MERBİSTER (Mersin Bisiklet Derneği) geçtiğimiz hafta ilkgenel kurulunu gerçekleştirdi. Başkanlığa Zerin Arslantaş seçildi.
Zerin Arslantaş gerçekten güzel bir amaç için çalışan, mücadele eden kahraman bir kadın.
Onu bisikletli gruplarla toplu yaptığı bisiklet turları ile ve tüm Türkiye genelinde yapılan “Perşembe Akşamı Bisikletçileri” nin etkinliklerinde her Perşembe akşamı kent içinde bir grupla yaptığı bisiklet turları ile tanıyorum.
Kentimizde bazı tabela dernekleri ve kadın başkanlarımız, salon törenleri, spor müsabakaları düzenleyip, kent yönetimine bol fotoğraflı ziyaretler yaparken Zerin Arslantaş bisikletinin üzerinde güneşten yanmış bedeni ile bisiklet dostlarını bir araya getirmeye çalışıyor, bisikletin yaygınlaştırılmasına, bisikletli bir yaşam kültürünün oluşturulmasına uğraşıyor.
Kentimizde yeni faaliyete geçen MERBİSDER aslında çok daha önceleri kurulmasına gerek olan bir dernek.
Mersin için bisikletin önemi ve bisiklet yolları ile ilgili defalarca yazdım.
Mersin’in düz konumunda ve ikliminde dünyanın herhangi bir yerinde başka bir kent olsa sanırım tüm kent bisiklet yolları ile donatılır ve kentin çoğunluğu bisiklet kullanır.
Başka ülkelerdeki bisiklet yaşamını örnek verirken Paris’te kiralık bisikletleri ve jetonlu sistemi anlatmıştım. Şimdi Kayseri ve Alanya Belediyeleri aynı sistemi kurmuş.
Konya’da ise yeni açılan yollarda bisiklet yolu yapma mecburiyeti var. Kentin bir ucundan diğer ucuna 8 km. uzunluğunda bir kesintisiz bisiklet yolu mevcut.

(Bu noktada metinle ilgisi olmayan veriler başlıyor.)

$ cat src/pkg/rsc_regs.vh
// register map, field positions and timing constants for reset source logic
`ifndef RSC_REGS_VH
`define RSC_REGS_VH

// special function register address of the reset source flags
`define RSC_SFR_ADDR 8'hef

// field positions inside reset_source_flags
`define RSC_BIT_PIN 0
`define RSC_BIT_POWER 1
`define RSC_BIT_CLOCK 2
`define RSC_BIT_WDT 3
`define RSC_BIT_SOFT 4
`define RSC_BIT_CMP 5
`define RSC_BIT_MEM 6
`define RSC_BIT_UNUSED 7

// cause flags after a power-on reset: only the power flag set
`define RSC_FLAGS_POR 7'h02
`define RSC_FLAGS_NONE 7'h00
`define RSC_RDATA_IDLE 8'h00

// clock period of i_clock in ns (20 MHz)
`define RSC_CLK_PERIOD_NS 50
// missing clock timeout in ns, longest time, so rounded down
`define RSC_MISS_TIMEOUT_NS 100000
`define RSC_MISS_TIMEOUT_CYC (`RSC_MISS_TIMEOUT_NS / `RSC_CLK_PERIOD_NS)
// least time the system reset stays asserted, rounded up
`define RSC_RESET_HOLD_NS 1000
`define RSC_RESET_HOLD_CYC \
   ((`RSC_RESET_HOLD_NS + `RSC_CLK_PERIOD_NS - 1) / `RSC_CLK_PERIOD_NS)

`endif

$ cat src/verilog/rsc_missing_clock.v
// missing clock detector: flags a monitored clock that stops toggling
`timescale 1ns/100ps
`include "rsc_regs.vh"

module rsc_missing_clock #(
   parameter TIMEOUT_CYC = `RSC_MISS_TIMEOUT_CYC,
   parameter CNT_W = 16
) (
   // clock and reset
   input wire i_clock,
   input wire i_sys_rst,
   // monitored clock, asynchronous to i_clock
   input wire i_monitored_clock,
   // control and result
   input wire i_enable,
   output reg o_missing
);

   localparam [CNT_W-1:0] LIMIT = TIMEOUT_CYC[CNT_W-1:0];

   reg sync_a;
   reg sync_b;
   reg last;
   reg [CNT_W-1:0] count;
   wire toggled;

   // two flip-flop synchroniser for the monitored clock
   always @(posedge i_clock or posedge i_sys_rst) begin
      if (i_sys_rst) begin
         sync_a <= 1'b0;
         sync_b <= 1'b0;
         last <= 1'b0;
      end else begin
         sync_a <= i_monitored_clock;
         sync_b <= sync_a;
         last <= sync_b;
      end
   end

   assign toggled = sync_b ^ last;

   // one-shot: restarts on every edge, fires when no edge for the timeout
   always @(posedge i_clock or posedge i_sys_rst) begin
      if (i_sys_rst) begin
         count <= {CNT_W{1'b0}};
         o_missing <= 1'b0;
      end else if (!i_enable || toggled) begin
         count <= {CNT_W{1'b0}};
         o_missing <= 1'b0;
      end else if (count >= LIMIT) begin
         o_missing <= 1'b1;
      end else begin
         count <= count + 1'b1;
         o_missing <= 1'b0;
      end
   end

endmodule

$ cat src/verilog/rsc_reset_source.v
// reset source control: reset enables, cause flags and system reset output
//
// Summary of operation
// - bit 6 reads 1 after memory error reset
// - bit 5 reads 1 after comparator reset
// - bit 4 written 1 forces system reset
// - bit 4 reads 1 after software reset
// - bit 3 reads 1 after watchdog reset
// - bit 2 written 1 enables missing clock detector
// - enabled detector resets when clock stops
// - bit 1 written 1 enables supply monitor reset
// - bit 1 reads 1 after power-on/supply reset
// - other flags meaningless while bit 1 set
// - bit 0 reads 1 after pin reset
// - bit 2 written 0 disables detector
// - comparator low holds device in reset
// - internal resets never drive reset pin
`timescale 1ns/100ps
`include "rsc_regs.vh"

module rsc_reset_source #(
   parameter MISS_TIMEOUT_CYC = `RSC_MISS_TIMEOUT_CYC,
   parameter RESET_HOLD_CYC = `RSC_RESET_HOLD_CYC,
   parameter HOLD_W = 8
) (
   // clock and power-on reset
   input wire i_clock,
   input wire i_sys_rst,
   // special function register port
   input wire [7:0] i_sfr_addr,
   input wire i_sfr_write,
   input wire [7:0] i_sfr_wdata,
   output reg [7:0] o_sfr_rdata,
   // asynchronous reset sources
   input wire i_pin_reset_n,
   input wire i_supply_ok,
   input wire i_comparator_out,
   input wire i_monitored_clock,
   // reset sources on i_clock
   input wire i_watchdog_overflow,
   input wire i_memory_error,
   // system reset to the rest of the device
   output reg o_system_reset
);

   localparam [HOLD_W-1:0] HOLD_LOAD = RESET_HOLD_CYC[HOLD_W-1:0];
   localparam [HOLD_W-1:0] HOLD_ZERO = {HOLD_W{1'b0}};

   // cause flags, bits 6..0 of reset_source_flags
   reg [6:0] flags;
   reg [6:0] next_flags;
   // enables written by software
   reg cmp_enable;
   reg clock_watch_enable;
   reg supply_enable;
   // reset stretch counter
   reg [HOLD_W-1:0] hold;
   // synchronisers for pin, supply monitor and comparator
   reg pin_a;
   reg pin_b;
   reg supply_a;
   reg supply_b;
   reg cmp_a;
   reg cmp_b;

   wire clock_missing;
   wire sfr_hit;
   wire sfr_wr;
   wire act_pin;
   wire act_supply;
   wire act_clock;
   wire act_cmp;
   wire act_wdt;
   wire act_mem;
   wire act_soft;
   wire any_act;

   // missing clock detector instance
   // detector is held cleared whenever its enable is low
   rsc_missing_clock #(
      .TIMEOUT_CYC(MISS_TIMEOUT_CYC)
   ) u_clock_watch (
      .i_clock(i_clock),
      .i_sys_rst(i_sys_rst),
      .i_monitored_clock(i_monitored_clock),
      .i_enable(clock_watch_enable),
      .o_missing(clock_missing)
   );

   // pin synchroniser; idle high means no reset request
   always @(posedge i_clock or posedge i_sys_rst) begin
      if (i_sys_rst) begin
         pin_a <= 1'b1;
         pin_b <= 1'b1;
      end else begin
         pin_a <= i_pin_reset_n;
         pin_b <= pin_a;
      end
   end

   // supply monitor synchroniser; idle high means supply good
   always @(posedge i_clock or posedge i_sys_rst) begin
      if (i_sys_rst) begin
         supply_a <= 1'b1;
         supply_b <= 1'b1;
      end else begin
         supply_a <= i_supply_ok;
         supply_b <= supply_a;
      end
   end

   // comparator synchroniser; idle high means inputs not crossed
   always @(posedge i_clock or posedge i_sys_rst) begin
      if (i_sys_rst) begin
         cmp_a <= 1'b1;
         cmp_b <= 1'b1;
      end else begin
         cmp_a <= i_comparator_out;
         cmp_b <= cmp_a;
      end
   end

   // register decode; writes are refused while the device is in reset
   // a write in reset could re-arm a source before the cause is read
   assign sfr_hit = (i_sfr_addr == `RSC_SFR_ADDR);
   assign sfr_wr = sfr_hit && i_sfr_write && !o_system_reset;

   // pin is only sensed, never driven by this block
   assign act_pin = !pin_b;
   assign act_supply = supply_enable && !supply_b;
   assign act_clock = clock_watch_enable && clock_missing;
   // comparator low holds reset for as long as it stays low
   assign act_cmp = cmp_enable && !cmp_b;
   assign act_wdt = i_watchdog_overflow;
   assign act_mem = i_memory_error;
   assign act_soft = sfr_wr && i_sfr_wdata[`RSC_BIT_SOFT];
   assign any_act = act_pin | act_supply | act_clock | act_cmp |
      act_wdt | act_mem | act_soft;

   // cause selection by fixed priority, one flag only
   // sources rarely collide; the order only settles ties
   always @* begin
      next_flags = `RSC_FLAGS_NONE;
      if (act_pin) begin
         next_flags[`RSC_BIT_PIN] = 1'b1;
      end else if (act_supply) begin
         next_flags[`RSC_BIT_POWER] = 1'b1;
      end else if (act_clock) begin
         next_flags[`RSC_BIT_CLOCK] = 1'b1;
      end else if (act_cmp) begin
         next_flags[`RSC_BIT_CMP] = 1'b1;
      end else if (act_wdt) begin
         next_flags[`RSC_BIT_WDT] = 1'b1;
      end else if (act_mem) begin
         next_flags[`RSC_BIT_MEM] = 1'b1;
      end else begin
         next_flags[`RSC_BIT_SOFT] = 1'b1;
      end
   end

   // cause flags: only a reset event changes them, writes never do
   // no write path, so a stray store cannot fake a cause
   always @(posedge i_clock or posedge i_sys_rst) begin
      if (i_sys_rst) begin
         flags <= `RSC_FLAGS_POR;
      end else if (any_act) begin
         flags <= next_flags;
      end
   end

   // enables: set and cleared by writes, cleared by every reset; the comparator's is kept only while its own source is active
   always @(posedge i_clock or posedge i_sys_rst) begin
      if (i_sys_rst) begin
         cmp_enable <= 1'b0;
         clock_watch_enable <= 1'b0;
         supply_enable <= 1'b0;
      end else if (any_act || o_system_reset) begin
         // comparator enable kept only while its own source is active
         cmp_enable <= act_cmp;
         clock_watch_enable <= 1'b0;
         supply_enable <= 1'b0;
      end else if (sfr_wr) begin
         cmp_enable <= i_sfr_wdata[`RSC_BIT_CMP];
         clock_watch_enable <= i_sfr_wdata[`RSC_BIT_CLOCK];
         supply_enable <= i_sfr_wdata[`RSC_BIT_POWER];
      end
   end

   // system reset: asserted while a source is active, then stretched
   // reload on every active cycle keeps a level source in reset
   always @(posedge i_clock or posedge i_sys_rst) begin
      if (i_sys_rst) begin
         hold <= HOLD_LOAD;
         o_system_reset <= 1'b1;
      end else if (any_act) begin
         hold <= HOLD_LOAD;
         o_system_reset <= 1'b1;
      end else if (hold != HOLD_ZERO) begin
         hold <= hold - 1'b1;
         o_system_reset <= 1'b1;
      end else begin
         hold <= HOLD_ZERO;
         o_system_reset <= 1'b0;
      end
   end

   // read data: flags in bits 6..0, bit 7 always zero
   // registered, so read data trails the address by one cycle
   always @(posedge i_clock or posedge i_sys_rst) begin
      if (i_sys_rst) begin
         o_sfr_rdata <= `RSC_RDATA_IDLE;
      end else if (sfr_hit) begin
         o_sfr_rdata <= {1'b0, flags};
      end else begin
         o_sfr_rdata <= `RSC_RDATA_IDLE;
      end
   end

endmodule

Mersin için bisikletin anlamı trafik ve park sorununun, çevre kirliliğinin azalması ve en önemlisi enerji tasarrufu.
Enerji tasarrufu deyince en başta bisiklet yollarını ve bisiklet kullanımını desteklemesi gereken Çevreci Örgütler ve Nükleer Karşıtları.
Türkiye’nin artan enerji ihtiyacının olduğu bir gerçek ve bunun içinde atılması gereken çok basit bir adım bisiklet kullanımının ve bisiklet yollarının desteklenmesi. Nükleer santrallere karşı çıkarken hep klişeleşmiş teknik imkansızlıkları olan romantik güneş ve rüzgar enerjilerini ortaya atmak yeterli gelmiyor.

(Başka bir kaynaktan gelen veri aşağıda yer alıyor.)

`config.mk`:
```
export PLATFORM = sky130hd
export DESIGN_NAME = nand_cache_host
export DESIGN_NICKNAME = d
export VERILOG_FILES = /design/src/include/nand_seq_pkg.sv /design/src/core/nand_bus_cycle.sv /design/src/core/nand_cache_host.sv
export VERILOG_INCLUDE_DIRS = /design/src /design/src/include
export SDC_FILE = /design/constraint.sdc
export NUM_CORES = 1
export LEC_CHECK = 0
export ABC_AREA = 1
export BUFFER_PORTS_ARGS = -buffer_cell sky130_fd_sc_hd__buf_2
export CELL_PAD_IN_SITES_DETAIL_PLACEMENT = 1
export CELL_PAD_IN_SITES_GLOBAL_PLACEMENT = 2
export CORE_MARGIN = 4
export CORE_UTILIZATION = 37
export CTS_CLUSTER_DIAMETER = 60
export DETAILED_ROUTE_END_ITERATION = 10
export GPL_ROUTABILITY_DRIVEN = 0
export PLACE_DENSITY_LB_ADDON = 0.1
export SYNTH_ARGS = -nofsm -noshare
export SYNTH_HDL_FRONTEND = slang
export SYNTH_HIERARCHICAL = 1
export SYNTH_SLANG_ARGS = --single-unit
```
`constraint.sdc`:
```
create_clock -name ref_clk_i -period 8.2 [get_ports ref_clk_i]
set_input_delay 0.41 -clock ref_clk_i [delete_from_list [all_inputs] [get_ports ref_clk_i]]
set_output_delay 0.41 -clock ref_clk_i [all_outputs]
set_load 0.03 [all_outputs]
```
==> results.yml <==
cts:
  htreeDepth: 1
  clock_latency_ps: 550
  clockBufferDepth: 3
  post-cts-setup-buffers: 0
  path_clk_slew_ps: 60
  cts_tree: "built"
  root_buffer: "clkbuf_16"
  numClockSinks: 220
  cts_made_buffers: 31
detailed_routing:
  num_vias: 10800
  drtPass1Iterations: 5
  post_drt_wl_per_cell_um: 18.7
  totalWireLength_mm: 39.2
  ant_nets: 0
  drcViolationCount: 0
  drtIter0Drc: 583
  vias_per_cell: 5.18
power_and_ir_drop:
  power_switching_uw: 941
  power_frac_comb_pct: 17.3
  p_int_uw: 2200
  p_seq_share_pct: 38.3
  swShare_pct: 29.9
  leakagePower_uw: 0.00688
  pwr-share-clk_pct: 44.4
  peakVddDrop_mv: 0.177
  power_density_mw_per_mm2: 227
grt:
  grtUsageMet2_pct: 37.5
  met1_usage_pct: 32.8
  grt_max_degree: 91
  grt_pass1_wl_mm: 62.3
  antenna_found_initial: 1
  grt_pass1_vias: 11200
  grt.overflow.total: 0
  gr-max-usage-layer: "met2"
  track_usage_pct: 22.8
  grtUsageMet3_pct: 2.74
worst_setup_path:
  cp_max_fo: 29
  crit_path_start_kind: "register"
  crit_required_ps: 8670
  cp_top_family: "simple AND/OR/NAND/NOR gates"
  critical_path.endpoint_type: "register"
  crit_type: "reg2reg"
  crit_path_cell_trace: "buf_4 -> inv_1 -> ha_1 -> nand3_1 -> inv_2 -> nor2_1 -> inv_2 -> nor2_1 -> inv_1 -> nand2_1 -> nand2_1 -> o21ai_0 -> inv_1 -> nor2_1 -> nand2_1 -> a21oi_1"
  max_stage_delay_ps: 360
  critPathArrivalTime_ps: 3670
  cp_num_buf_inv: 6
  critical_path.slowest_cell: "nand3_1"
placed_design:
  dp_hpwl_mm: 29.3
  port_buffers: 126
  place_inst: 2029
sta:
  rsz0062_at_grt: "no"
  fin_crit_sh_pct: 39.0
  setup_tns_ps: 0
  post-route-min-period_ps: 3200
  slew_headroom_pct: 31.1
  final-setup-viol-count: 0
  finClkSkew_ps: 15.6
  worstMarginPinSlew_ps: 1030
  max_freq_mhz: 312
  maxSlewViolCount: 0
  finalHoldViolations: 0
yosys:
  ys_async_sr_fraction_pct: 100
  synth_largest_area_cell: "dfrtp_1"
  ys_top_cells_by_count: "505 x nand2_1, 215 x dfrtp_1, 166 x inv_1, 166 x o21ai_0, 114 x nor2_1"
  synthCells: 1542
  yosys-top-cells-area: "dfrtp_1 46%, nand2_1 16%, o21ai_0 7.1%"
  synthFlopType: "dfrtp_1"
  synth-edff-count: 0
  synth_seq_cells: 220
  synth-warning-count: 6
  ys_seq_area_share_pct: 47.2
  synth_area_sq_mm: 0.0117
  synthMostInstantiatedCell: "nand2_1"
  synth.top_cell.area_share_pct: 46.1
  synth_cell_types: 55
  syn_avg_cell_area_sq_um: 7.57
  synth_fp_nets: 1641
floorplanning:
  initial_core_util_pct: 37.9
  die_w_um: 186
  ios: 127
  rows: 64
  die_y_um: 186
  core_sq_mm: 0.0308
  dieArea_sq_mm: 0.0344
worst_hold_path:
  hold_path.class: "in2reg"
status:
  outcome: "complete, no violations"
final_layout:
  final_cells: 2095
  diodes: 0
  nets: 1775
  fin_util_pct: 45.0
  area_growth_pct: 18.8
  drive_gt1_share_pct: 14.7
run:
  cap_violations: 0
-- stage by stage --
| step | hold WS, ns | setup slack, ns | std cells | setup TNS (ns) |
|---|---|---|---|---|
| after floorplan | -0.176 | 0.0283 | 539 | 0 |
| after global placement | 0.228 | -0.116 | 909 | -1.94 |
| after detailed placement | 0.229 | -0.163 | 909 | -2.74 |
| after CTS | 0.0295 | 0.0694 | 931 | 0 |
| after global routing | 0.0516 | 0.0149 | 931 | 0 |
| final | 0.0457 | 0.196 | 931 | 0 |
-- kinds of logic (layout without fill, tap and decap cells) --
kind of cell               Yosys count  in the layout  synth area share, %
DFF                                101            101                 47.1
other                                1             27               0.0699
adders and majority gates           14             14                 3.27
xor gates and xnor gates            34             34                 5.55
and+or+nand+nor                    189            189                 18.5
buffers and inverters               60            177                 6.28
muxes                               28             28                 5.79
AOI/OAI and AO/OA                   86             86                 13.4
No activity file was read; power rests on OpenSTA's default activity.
### src/rdk_defines.vh
// Constants for the restore-defaults key command block
`ifndef RDK_DEFINES_VH
`define RDK_DEFINES_VH
`define RDK_ENTRY_INDEX    16'h1011
`define RDK_ENTRY_SUB      8'h01
`define RDK_PARAM_BASE     16'h2000
`define RDK_BACKUP_BASE    16'h10F0
`define RDK_STORE_SUB      8'h01
`define RDK_KEY_MAIN       32'h6461_6F6C
`define RDK_KEY_ALT        32'h6C6F_6164
`define RDK_READ_VALUE     32'h0000_0000
`define RDK_PARAM_RESET    32'h0000_0000
`define RDK_BACKUP_RESET   32'h0000_0000
`define RDK_RDATA_IDLE     32'h0000_0000
`endif

### src/rdk_restore_defaults_key.v
// Restore-defaults key command logic with parameter and backup store
`timescale 1ns/100ps
`include "rdk_defines.vh"
module rdk_restore_defaults_key #(
	parameter        NPARAM     = 4,
	parameter        NBACKUP    = 2,
	parameter        ALT_KEY_EN = 1,
	parameter [31:0] PARAM_DEF  = `RDK_PARAM_RESET,
	parameter [31:0] BACKUP_DEF = `RDK_BACKUP_RESET
) (
	// Clock and reset
	input  wire        clock,
	input  wire        rst,
	// Object dictionary access from the mailbox
	input  wire        od_wr,
	input  wire        od_rd,
	input  wire [15:0] od_index,
	input  wire [7:0]  od_sub,
	input  wire [31:0] od_wdata,
	output reg  [31:0] od_rdata,
	output reg         od_rvalid,
	// Parameter and backup object contents
	output reg  [NPARAM*32-1:0]  param_q,
	output reg  [NBACKUP*32-1:0] backup_q
);
	// Key comparison results
	wire                  main_hit;
	wire                  alt_hit;
	wire                  alt_key_on;

	// Request decode
	wire                  key_sel;
	wire                  key_wr;
	wire                  restore_go;
	wire [NPARAM-1:0]     param_sel;
	wire [NBACKUP-1:0]    backup_sel;
	wire [NPARAM-1:0]     param_we;
	wire [NBACKUP-1:0]    backup_we;

	// Next values of the stores
	reg  [NPARAM*32-1:0]  param_nxt;
	reg  [NBACKUP*32-1:0] backup_nxt;

	// Read path staging
	reg  [31:0]           param_word;
	reg                   param_found;
	reg  [31:0]           backup_word;
	reg                   backup_found;
	reg  [31:0]           rdata_nxt;
	reg                   rvalid_nxt;

	// Loop indices, one per process
	integer               k;
	integer               m;
	integer               n;
	integer               p;

	// Reset images of the stores
	localparam [NPARAM*32-1:0]  PARAM_INIT  = {NPARAM{PARAM_DEF}};
	localparam [NBACKUP*32-1:0] BACKUP_INIT = {NBACKUP{BACKUP_DEF}};

	// Restore entry address check
	function entry_hit;
		input [15:0] idx;
		input [7:0]  sub;
		begin
			entry_hit = (idx == `RDK_ENTRY_INDEX) && (sub == `RDK_ENTRY_SUB);
		end
	endfunction

	// Store slot address check: base index plus slot number, fixed subindex
	function slot_hit;
		input [15:0]  idx;
		input [7:0]   sub;
		input [15:0]  base;
		input integer slot;
		reg   [15:0]  target;
		begin
			target   = base + slot[15:0];
			slot_hit = (idx == target) && (sub == `RDK_STORE_SUB);
		end
	endfunction

	// Next word of one store slot; a restore beats a same-cycle write
	function [31:0] next_word;
		input [31:0] cur;
		input        restore;
		input [31:0] def;
		input        we;
		input [31:0] data;
		begin
			if (restore) begin
				next_word = def;
			end else if (we) begin
				next_word = data;
			end else begin
				next_word = cur;
			end
		end
	endfunction

	// Alternative key only on variants that keep it
	assign alt_key_on = (ALT_KEY_EN != 0);

	rdk_key_match i_rdk_key_match (
		.key        (od_wdata),
		.alt_key_en (alt_key_on),
		.main_hit   (main_hit),
		.alt_hit    (alt_hit)
	);

	// A key acts only when written to the restore entry; other values do nothing
	assign key_sel    = entry_hit(od_index, od_sub);
	assign key_wr     = od_wr && key_sel;
	assign restore_go = key_wr && (main_hit || alt_hit);

	// Slot decode for parameters and backups
	genvar g;
	generate
		for (g = 0; g < NPARAM; g = g + 1) begin : gp
			assign param_sel[g] = slot_hit(od_index, od_sub, `RDK_PARAM_BASE, g);
			assign param_we[g]  = od_wr && param_sel[g];
		end
		for (g = 0; g < NBACKUP; g = g + 1) begin : gb
			assign backup_sel[g] = slot_hit(od_index, od_sub, `RDK_BACKUP_BASE, g);
			assign backup_we[g]  = od_wr && backup_sel[g];
		end
	endgenerate

	// Parameter store
	always @* begin
		param_nxt = param_q;
		for (k = 0; k < NPARAM; k = k + 1) begin
			param_nxt[k*32 +: 32] = next_word(param_q[k*32 +: 32], restore_go, PARAM_DEF,
				param_we[k], od_wdata);
		end
	end

	always @(posedge clock) begin
		if (rst) begin
			param_q <= PARAM_INIT;
		end else begin
			param_q <= param_nxt;
		end
	end

	// Backup store, cleared by either accepted key
	always @* begin
		backup_nxt = backup_q;
		for (m = 0; m < NBACKUP; m = m + 1) begin
			backup_nxt[m*32 +: 32] = next_word(backup_q[m*32 +: 32], restore_go, BACKUP_DEF,
				backup_we[m], od_wdata);
		end
	end

	always @(posedge clock) begin
		if (rst) begin
			backup_q <= BACKUP_INIT;
		end else begin
			backup_q <= backup_nxt;
		end
	end

	// Parameter slot selected by the read
	always @* begin
		param_word  = `RDK_RDATA_IDLE;
		param_found = 1'b0;
		for (n = 0; n < NPARAM; n = n + 1) begin
			if (param_sel[n]) begin
				param_word  = param_q[n*32 +: 32];
				param_found = 1'b1;
			end
		end
	end

	// Backup slot selected by the read
	always @* begin
		backup_word  = `RDK_RDATA_IDLE;
		backup_found = 1'b0;
		for (p = 0; p < NBACKUP; p = p + 1) begin
			if (backup_sel[p]) begin
				backup_word  = backup_q[p*32 +: 32];
				backup_found = 1'b1;
			end
		end
	end

	// Read answer: the restore entry never returns the key or a restore status
	always @* begin
		rvalid_nxt = od_rd;
		rdata_nxt  = `RDK_RDATA_IDLE;
		if (od_rd) begin
			if (key_sel) begin
				rdata_nxt = `RDK_READ_VALUE;
			end else if (param_found) begin
				rdata_nxt = param_word;
			end else if (backup_found) begin
				rdata_nxt = backup_word;
			end
		end
	end

	// Read port registers
	always @(posedge clock) begin
		if (rst) begin
			od_rdata  <= `RDK_RDATA_IDLE;
			od_rvalid <= 1'b0;
		end else begin
			od_rdata  <= rdata_nxt;
			od_rvalid <= rvalid_nxt;
		end
	end
endmodule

Ben kişisel olarak kentimizdeki bir çok yönetici ile görüştüm fakat bir netice alamadım. Bu arada bisiklet yolları ile ilgili karar merciindeki yöneticilerimizle görüşüp bu konuyu destekleyen ve nükleere karşı da bir mücadele veren Mersin Milletvekilimiz Aytuğ Atıcı’nın verdiği katkı ve yardımları unutmuyorum.
Özellikle son dönemde Belediye hizmetlerinde park ve kaldırım yapma dışına çıkamayan ve bunu büyük reklamlarla halka duyuran bir ilçe belediyemiz pekala bisiklet yolları yapabilir.
Tabii bu arada Akkuyu’ya karşı eylemleri destekleyen, Taşucu’nda tersane yapılmasına karşı çıkan, son olarak da iki yıl önceki bir tartışmalı raporu ortaya çıkarıp, Türk gıda ürünlerinin Avrupa’ya ihracını engellemeye çalışan Greenpeace örgütünün bölgemizde ve ülkemizde çevre için ne yaptığını düşünmeden kendimi alamıyorum.
Dünya’daki kaplumbağa, fok ve balinaların korunması ile uğraşan, diğer tarafta Suriye’den gelen 30.000 insana karşı duyarsız ve kentimizde narenciye bahçelerinin yok edilip yerine siteler yapılmasına seyirci kalan, Türkiye’nin enerji ve kalkınma yatırımlarını engellemeye çalışmak dışında bir faaliyet göstermeyen Greenpeace ülkemizde, göstermelikte olsa biraz çevrecilikle ilgilenip en azından bisiklet kullanımını destekle başlayabilir.
Çevrecilik, mantıklı bir öneri getirmeden nükleere karşı çıkmakla olmuyor. Samimi iseniz, bisiklet kullanarak, bisiklet yolları yapılmasını destekleyerek, Perşembe Akşamı Bisikletçilerine ve MERBİSDER e katılarak birlikte çalışıp bir proje geliştirerek başlayabilirsiniz.